►
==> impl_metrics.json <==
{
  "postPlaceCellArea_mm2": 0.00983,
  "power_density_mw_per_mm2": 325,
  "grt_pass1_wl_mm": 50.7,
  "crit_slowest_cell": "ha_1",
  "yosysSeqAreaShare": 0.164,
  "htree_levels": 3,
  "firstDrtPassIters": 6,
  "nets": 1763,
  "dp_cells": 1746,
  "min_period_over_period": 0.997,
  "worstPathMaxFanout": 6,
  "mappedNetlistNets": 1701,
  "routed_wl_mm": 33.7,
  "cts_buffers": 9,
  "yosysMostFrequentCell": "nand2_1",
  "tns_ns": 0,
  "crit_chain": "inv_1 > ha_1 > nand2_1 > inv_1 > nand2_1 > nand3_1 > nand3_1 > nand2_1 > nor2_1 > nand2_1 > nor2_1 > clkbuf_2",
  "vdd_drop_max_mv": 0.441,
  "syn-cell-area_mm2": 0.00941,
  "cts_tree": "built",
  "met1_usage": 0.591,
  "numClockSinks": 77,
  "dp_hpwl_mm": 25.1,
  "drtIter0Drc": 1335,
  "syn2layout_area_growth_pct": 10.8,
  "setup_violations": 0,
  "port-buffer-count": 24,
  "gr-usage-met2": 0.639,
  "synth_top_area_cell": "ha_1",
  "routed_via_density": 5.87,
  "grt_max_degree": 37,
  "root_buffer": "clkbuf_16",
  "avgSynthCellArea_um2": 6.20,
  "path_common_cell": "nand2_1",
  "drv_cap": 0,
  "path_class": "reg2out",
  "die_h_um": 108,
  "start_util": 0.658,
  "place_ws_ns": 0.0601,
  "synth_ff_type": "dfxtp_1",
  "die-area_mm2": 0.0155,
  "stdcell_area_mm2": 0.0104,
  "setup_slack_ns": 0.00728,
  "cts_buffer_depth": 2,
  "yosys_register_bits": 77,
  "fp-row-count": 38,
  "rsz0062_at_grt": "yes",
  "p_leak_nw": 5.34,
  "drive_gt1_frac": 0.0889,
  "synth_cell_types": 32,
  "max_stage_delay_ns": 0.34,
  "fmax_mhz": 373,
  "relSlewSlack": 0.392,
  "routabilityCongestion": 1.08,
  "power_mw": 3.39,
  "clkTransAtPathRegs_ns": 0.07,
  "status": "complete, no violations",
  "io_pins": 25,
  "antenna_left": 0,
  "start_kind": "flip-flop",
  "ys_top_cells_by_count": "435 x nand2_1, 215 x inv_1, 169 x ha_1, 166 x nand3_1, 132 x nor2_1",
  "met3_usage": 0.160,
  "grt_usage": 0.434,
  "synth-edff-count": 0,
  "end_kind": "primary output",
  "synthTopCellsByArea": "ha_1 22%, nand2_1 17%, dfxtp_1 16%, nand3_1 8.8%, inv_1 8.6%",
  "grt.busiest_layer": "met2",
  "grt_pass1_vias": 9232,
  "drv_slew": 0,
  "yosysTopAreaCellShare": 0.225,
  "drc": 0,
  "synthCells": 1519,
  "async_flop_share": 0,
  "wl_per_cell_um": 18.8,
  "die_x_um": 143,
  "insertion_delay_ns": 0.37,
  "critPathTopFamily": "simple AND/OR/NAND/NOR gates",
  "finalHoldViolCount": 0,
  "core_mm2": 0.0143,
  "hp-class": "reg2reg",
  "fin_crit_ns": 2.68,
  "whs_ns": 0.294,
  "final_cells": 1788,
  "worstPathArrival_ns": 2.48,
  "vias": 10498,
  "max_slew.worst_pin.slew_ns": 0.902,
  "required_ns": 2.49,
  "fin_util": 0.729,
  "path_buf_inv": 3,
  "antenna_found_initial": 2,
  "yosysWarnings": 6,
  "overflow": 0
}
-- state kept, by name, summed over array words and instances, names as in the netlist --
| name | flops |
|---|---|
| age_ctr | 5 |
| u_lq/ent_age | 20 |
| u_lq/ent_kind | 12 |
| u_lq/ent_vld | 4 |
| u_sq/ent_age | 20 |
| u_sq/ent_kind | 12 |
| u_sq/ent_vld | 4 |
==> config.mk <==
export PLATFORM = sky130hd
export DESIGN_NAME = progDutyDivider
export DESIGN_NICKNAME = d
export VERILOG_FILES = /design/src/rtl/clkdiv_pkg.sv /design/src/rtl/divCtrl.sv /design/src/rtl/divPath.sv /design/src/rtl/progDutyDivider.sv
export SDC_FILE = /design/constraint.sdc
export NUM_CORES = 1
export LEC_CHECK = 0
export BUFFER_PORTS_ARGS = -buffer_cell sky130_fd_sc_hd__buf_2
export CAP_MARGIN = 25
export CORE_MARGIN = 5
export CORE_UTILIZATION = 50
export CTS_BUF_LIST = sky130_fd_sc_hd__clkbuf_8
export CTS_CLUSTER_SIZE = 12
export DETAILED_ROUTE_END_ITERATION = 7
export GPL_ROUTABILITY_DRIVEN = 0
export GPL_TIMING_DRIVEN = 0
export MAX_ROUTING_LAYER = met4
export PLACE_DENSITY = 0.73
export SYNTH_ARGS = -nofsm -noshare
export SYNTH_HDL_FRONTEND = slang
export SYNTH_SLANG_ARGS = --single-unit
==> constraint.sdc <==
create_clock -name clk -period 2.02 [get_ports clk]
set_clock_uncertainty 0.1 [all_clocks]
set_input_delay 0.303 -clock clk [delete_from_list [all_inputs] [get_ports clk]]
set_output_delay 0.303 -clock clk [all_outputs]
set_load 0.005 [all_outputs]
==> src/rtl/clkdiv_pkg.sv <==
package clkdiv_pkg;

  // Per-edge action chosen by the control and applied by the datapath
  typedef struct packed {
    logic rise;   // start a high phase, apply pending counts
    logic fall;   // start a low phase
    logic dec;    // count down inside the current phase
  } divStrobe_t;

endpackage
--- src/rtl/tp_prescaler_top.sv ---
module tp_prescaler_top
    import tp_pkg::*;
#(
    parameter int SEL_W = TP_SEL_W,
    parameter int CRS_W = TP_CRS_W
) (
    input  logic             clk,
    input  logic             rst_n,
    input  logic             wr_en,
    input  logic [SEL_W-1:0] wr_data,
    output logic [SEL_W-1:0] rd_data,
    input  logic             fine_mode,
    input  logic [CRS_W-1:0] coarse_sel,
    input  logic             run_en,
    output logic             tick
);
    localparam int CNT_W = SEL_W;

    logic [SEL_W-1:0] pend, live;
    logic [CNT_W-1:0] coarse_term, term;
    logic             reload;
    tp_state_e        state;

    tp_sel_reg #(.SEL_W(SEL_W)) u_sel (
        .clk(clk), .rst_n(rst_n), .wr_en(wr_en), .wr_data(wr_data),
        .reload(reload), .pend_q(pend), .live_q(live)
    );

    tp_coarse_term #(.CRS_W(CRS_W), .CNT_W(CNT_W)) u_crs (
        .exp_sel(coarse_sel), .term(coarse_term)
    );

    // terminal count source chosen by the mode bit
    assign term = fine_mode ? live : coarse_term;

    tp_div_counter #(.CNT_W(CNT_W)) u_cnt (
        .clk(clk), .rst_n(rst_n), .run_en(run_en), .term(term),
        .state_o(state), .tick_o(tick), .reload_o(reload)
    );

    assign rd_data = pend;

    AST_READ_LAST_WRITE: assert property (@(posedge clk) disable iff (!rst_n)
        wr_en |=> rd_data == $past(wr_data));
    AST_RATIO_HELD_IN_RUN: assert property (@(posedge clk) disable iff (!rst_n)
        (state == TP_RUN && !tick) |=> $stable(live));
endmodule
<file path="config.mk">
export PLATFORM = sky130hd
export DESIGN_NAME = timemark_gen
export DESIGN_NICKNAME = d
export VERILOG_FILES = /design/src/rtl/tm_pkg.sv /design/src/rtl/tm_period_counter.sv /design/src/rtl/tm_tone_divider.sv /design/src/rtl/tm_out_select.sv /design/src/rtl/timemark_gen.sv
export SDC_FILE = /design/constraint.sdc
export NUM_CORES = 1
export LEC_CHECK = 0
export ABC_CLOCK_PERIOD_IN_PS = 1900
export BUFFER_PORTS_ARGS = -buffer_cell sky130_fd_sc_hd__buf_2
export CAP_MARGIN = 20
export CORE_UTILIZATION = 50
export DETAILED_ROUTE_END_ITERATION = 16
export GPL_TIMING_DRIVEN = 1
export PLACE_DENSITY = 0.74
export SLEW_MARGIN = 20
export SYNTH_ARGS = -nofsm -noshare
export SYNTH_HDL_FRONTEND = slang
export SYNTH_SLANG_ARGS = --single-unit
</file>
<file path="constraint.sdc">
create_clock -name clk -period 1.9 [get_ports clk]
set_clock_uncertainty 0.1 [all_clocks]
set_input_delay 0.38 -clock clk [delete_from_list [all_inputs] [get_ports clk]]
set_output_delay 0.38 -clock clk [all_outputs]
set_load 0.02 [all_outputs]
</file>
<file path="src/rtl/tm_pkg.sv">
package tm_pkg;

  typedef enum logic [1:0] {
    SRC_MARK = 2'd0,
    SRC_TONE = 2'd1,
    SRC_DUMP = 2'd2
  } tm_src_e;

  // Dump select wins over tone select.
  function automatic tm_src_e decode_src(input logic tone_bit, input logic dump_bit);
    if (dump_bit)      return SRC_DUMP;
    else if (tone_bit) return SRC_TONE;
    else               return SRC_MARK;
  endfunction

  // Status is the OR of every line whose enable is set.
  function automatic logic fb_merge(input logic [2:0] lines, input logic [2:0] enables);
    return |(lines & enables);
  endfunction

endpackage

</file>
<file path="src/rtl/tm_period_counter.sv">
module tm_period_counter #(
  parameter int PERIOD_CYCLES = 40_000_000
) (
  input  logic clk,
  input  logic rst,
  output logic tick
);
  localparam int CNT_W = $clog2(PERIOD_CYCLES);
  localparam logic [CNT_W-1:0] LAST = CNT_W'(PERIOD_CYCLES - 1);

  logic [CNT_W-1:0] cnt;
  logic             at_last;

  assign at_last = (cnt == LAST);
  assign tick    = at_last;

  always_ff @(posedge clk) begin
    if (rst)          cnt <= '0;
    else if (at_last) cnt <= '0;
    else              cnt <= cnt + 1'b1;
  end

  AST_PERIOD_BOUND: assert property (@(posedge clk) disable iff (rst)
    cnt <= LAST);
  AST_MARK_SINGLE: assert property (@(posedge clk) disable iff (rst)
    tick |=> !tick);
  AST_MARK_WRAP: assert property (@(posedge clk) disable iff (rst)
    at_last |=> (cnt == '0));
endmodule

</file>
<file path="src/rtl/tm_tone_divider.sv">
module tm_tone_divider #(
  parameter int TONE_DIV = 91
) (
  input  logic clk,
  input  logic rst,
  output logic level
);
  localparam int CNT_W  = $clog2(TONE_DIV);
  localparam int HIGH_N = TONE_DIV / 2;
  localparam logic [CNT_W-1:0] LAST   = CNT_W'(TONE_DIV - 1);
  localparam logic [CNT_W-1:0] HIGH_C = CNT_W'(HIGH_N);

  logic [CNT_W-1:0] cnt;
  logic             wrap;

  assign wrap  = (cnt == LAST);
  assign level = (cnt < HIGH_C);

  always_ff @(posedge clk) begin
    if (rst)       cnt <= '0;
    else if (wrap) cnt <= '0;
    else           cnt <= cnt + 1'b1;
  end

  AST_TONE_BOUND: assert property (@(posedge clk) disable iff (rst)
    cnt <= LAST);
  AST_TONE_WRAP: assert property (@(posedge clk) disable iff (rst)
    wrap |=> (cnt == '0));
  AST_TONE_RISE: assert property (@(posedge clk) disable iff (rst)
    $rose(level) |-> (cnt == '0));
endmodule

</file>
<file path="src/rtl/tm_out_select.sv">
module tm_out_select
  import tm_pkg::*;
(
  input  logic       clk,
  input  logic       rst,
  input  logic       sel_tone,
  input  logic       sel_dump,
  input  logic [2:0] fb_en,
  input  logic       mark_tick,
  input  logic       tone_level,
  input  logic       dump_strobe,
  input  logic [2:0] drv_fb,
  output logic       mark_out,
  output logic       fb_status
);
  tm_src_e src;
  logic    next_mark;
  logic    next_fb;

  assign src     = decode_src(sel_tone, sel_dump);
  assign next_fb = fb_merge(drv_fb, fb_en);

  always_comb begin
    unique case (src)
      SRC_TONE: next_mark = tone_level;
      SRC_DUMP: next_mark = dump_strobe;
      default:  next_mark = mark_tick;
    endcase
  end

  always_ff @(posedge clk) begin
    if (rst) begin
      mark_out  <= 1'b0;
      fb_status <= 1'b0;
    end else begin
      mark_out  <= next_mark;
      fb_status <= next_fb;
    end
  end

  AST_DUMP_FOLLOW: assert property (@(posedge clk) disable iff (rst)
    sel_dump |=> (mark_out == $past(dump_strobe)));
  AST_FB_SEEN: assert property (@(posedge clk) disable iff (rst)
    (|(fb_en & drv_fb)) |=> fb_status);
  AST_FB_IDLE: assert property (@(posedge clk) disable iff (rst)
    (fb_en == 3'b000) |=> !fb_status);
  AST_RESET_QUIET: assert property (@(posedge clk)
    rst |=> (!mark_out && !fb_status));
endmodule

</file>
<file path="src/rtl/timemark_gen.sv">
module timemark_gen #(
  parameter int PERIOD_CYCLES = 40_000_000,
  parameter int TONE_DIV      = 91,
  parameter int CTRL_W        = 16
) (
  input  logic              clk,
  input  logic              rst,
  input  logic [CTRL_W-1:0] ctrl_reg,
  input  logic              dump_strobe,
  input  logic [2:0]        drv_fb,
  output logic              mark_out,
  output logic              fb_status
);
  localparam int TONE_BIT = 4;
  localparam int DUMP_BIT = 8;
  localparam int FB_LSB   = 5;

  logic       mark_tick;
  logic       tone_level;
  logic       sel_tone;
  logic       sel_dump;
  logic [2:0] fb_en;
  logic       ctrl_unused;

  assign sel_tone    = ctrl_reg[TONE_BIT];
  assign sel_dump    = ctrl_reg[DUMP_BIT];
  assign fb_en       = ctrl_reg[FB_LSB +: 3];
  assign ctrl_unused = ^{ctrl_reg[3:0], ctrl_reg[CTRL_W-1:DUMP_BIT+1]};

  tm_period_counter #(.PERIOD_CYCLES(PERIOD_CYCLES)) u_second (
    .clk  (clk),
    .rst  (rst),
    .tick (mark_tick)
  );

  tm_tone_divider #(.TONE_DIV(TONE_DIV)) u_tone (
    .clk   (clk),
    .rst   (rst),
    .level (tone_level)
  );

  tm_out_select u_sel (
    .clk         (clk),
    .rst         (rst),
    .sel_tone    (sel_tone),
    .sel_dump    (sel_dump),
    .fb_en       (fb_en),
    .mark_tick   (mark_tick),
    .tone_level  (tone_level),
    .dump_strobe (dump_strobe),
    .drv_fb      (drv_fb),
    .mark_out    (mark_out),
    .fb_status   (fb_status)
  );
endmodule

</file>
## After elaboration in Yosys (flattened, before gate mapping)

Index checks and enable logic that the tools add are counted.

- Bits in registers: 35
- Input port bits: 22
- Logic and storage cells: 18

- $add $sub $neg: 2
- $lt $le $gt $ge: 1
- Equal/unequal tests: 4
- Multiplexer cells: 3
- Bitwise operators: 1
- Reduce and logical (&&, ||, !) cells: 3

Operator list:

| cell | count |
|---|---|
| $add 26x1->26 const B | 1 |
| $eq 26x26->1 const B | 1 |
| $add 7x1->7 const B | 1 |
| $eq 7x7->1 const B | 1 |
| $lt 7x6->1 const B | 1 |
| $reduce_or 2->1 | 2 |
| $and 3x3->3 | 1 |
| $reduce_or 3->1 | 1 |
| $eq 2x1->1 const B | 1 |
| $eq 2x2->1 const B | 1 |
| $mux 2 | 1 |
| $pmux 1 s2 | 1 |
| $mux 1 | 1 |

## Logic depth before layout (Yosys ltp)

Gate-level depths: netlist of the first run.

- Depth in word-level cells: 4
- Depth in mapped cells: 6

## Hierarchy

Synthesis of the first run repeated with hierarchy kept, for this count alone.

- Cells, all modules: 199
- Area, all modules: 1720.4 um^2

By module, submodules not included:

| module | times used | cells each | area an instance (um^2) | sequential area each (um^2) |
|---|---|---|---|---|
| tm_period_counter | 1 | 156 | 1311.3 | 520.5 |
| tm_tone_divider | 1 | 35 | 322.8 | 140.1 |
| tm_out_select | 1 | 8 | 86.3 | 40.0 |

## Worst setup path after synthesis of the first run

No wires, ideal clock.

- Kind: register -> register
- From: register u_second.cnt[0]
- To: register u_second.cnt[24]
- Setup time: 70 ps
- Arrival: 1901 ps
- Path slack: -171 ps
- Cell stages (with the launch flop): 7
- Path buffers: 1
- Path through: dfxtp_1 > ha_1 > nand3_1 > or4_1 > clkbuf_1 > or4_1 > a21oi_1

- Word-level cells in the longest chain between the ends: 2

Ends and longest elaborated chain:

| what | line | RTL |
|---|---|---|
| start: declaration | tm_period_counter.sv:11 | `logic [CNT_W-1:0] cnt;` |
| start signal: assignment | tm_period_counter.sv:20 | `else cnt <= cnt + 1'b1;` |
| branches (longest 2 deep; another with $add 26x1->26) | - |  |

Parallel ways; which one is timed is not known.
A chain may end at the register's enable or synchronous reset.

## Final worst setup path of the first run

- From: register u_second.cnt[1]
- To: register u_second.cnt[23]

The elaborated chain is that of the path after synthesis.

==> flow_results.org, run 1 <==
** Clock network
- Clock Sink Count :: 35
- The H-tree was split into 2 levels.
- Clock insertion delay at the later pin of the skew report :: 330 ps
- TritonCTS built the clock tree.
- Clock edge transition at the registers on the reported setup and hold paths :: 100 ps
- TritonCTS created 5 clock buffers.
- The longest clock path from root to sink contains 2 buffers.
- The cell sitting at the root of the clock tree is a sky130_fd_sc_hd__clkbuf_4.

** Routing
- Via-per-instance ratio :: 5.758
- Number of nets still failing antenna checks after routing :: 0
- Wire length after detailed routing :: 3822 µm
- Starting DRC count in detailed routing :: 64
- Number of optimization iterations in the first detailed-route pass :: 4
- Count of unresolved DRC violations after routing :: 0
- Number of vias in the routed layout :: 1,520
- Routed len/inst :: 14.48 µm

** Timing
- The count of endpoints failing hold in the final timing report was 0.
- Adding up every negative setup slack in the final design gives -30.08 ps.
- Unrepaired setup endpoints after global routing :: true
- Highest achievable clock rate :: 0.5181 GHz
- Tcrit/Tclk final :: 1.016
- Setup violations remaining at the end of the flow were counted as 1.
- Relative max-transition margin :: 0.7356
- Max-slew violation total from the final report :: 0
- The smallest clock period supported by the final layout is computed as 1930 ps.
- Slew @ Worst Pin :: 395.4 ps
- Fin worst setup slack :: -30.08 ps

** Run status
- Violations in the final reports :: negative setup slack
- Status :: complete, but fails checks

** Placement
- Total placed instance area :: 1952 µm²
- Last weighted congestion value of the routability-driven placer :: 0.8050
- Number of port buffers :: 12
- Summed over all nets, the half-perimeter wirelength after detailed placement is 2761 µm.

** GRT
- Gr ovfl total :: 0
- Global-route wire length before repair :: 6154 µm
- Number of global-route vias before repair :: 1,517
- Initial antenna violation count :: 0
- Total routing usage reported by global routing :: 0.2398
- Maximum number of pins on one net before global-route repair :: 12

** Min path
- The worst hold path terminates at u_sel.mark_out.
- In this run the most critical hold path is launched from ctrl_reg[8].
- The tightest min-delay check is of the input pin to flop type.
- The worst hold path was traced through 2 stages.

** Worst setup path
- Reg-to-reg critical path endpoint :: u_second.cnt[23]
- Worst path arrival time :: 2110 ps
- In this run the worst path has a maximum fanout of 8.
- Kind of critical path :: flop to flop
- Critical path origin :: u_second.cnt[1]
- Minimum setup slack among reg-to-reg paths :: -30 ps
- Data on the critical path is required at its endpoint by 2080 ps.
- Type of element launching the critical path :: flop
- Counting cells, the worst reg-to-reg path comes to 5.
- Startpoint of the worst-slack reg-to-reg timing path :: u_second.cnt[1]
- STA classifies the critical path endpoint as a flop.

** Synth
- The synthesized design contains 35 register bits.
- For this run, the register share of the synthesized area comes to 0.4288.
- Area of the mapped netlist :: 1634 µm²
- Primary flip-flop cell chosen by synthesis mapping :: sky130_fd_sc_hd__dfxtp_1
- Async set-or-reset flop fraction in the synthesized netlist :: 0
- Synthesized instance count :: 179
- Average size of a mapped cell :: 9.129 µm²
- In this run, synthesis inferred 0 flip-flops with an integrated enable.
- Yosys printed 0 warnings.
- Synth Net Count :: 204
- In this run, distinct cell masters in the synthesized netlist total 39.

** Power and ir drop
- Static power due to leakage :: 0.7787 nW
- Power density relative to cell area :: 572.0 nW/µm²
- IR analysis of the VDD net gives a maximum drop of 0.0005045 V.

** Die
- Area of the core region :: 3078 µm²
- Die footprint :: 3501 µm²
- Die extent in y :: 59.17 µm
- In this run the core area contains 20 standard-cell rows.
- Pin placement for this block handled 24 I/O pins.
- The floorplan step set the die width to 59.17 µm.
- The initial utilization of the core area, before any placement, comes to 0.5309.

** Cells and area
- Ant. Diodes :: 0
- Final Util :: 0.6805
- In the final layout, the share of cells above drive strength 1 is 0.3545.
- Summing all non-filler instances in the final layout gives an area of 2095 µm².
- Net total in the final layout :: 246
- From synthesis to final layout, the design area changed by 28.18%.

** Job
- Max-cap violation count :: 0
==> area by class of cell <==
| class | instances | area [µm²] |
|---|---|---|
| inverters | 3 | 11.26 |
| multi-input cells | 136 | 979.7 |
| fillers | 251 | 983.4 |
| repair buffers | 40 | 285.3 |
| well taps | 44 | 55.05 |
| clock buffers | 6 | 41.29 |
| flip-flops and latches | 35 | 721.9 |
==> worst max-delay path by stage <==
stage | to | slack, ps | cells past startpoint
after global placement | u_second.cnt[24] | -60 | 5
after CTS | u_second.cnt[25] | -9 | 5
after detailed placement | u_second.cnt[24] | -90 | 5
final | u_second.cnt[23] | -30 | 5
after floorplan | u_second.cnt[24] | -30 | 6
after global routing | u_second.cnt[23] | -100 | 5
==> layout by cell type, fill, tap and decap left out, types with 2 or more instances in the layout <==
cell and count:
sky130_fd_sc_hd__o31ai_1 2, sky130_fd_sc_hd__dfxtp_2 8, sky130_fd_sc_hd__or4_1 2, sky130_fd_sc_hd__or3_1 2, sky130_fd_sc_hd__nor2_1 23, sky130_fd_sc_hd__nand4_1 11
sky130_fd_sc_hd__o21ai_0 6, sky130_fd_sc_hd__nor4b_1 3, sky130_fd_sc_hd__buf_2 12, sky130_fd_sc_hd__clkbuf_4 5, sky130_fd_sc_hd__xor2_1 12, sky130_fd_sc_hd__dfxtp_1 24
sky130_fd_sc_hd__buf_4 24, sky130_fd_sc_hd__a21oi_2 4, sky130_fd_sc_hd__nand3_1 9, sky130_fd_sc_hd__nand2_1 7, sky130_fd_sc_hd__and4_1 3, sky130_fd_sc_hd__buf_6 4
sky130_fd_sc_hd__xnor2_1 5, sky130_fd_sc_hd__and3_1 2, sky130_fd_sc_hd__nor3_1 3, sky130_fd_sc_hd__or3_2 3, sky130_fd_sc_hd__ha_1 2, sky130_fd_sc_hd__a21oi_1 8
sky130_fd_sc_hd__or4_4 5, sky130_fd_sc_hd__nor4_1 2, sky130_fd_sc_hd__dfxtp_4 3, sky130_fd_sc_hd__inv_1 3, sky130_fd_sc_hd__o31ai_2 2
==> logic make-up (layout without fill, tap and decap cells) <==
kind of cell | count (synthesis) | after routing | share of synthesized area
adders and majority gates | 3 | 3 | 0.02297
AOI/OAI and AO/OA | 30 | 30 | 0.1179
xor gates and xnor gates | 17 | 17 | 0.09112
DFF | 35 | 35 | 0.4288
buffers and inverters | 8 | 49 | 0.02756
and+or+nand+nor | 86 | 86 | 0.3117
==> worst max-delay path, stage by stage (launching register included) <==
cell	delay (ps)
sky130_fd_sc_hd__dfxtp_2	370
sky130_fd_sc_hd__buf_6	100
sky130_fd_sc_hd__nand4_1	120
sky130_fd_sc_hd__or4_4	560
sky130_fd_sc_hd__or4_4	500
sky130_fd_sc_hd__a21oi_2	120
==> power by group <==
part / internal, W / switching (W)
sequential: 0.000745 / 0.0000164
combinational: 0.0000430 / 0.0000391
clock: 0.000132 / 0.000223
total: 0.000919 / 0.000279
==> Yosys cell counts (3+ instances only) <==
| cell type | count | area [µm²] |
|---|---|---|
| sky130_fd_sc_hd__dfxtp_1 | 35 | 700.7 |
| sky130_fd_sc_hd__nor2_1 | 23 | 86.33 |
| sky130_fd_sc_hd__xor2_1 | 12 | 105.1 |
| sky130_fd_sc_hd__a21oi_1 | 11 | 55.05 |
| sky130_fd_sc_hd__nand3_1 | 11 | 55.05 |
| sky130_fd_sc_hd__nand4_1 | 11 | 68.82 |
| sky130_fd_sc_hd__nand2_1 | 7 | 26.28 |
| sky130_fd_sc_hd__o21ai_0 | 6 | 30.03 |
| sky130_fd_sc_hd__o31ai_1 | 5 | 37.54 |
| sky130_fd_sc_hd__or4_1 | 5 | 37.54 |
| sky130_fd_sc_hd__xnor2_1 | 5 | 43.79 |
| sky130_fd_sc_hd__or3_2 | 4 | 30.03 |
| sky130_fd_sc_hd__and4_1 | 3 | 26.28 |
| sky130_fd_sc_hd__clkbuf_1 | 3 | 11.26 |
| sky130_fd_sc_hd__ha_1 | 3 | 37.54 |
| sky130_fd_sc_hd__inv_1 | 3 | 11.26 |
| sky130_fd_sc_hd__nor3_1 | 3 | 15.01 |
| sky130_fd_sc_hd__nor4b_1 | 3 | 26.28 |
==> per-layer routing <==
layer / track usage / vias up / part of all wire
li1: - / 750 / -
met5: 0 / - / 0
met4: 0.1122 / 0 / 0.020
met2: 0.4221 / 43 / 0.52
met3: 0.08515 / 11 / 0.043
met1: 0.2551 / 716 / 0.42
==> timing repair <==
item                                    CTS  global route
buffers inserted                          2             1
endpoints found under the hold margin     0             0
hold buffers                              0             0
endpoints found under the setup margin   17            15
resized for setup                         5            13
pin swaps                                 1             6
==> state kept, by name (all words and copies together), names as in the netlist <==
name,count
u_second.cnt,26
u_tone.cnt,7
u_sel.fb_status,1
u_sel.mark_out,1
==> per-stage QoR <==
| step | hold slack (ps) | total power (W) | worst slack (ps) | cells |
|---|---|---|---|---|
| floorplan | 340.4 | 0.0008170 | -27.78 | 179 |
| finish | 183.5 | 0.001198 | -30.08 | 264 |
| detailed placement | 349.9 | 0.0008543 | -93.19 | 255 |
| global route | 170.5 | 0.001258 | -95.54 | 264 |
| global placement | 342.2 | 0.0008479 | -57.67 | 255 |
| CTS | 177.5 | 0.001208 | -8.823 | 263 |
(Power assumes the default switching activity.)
◄
## EXERCISE OBJECTIVE
Above are the records. Copy the lines beginning at the one that has "u_lq/ent_age | 20 |" and ending with the one that has "u_sq/ent_kind | 12 |", unchanged.

## SOLUTION TO THIS TASK
| u_lq/ent_age | 20 |
| u_lq/ent_kind | 12 |
| u_lq/ent_vld | 4 |
| u_sq/ent_age | 20 |
| u_sq/ent_kind | 12 |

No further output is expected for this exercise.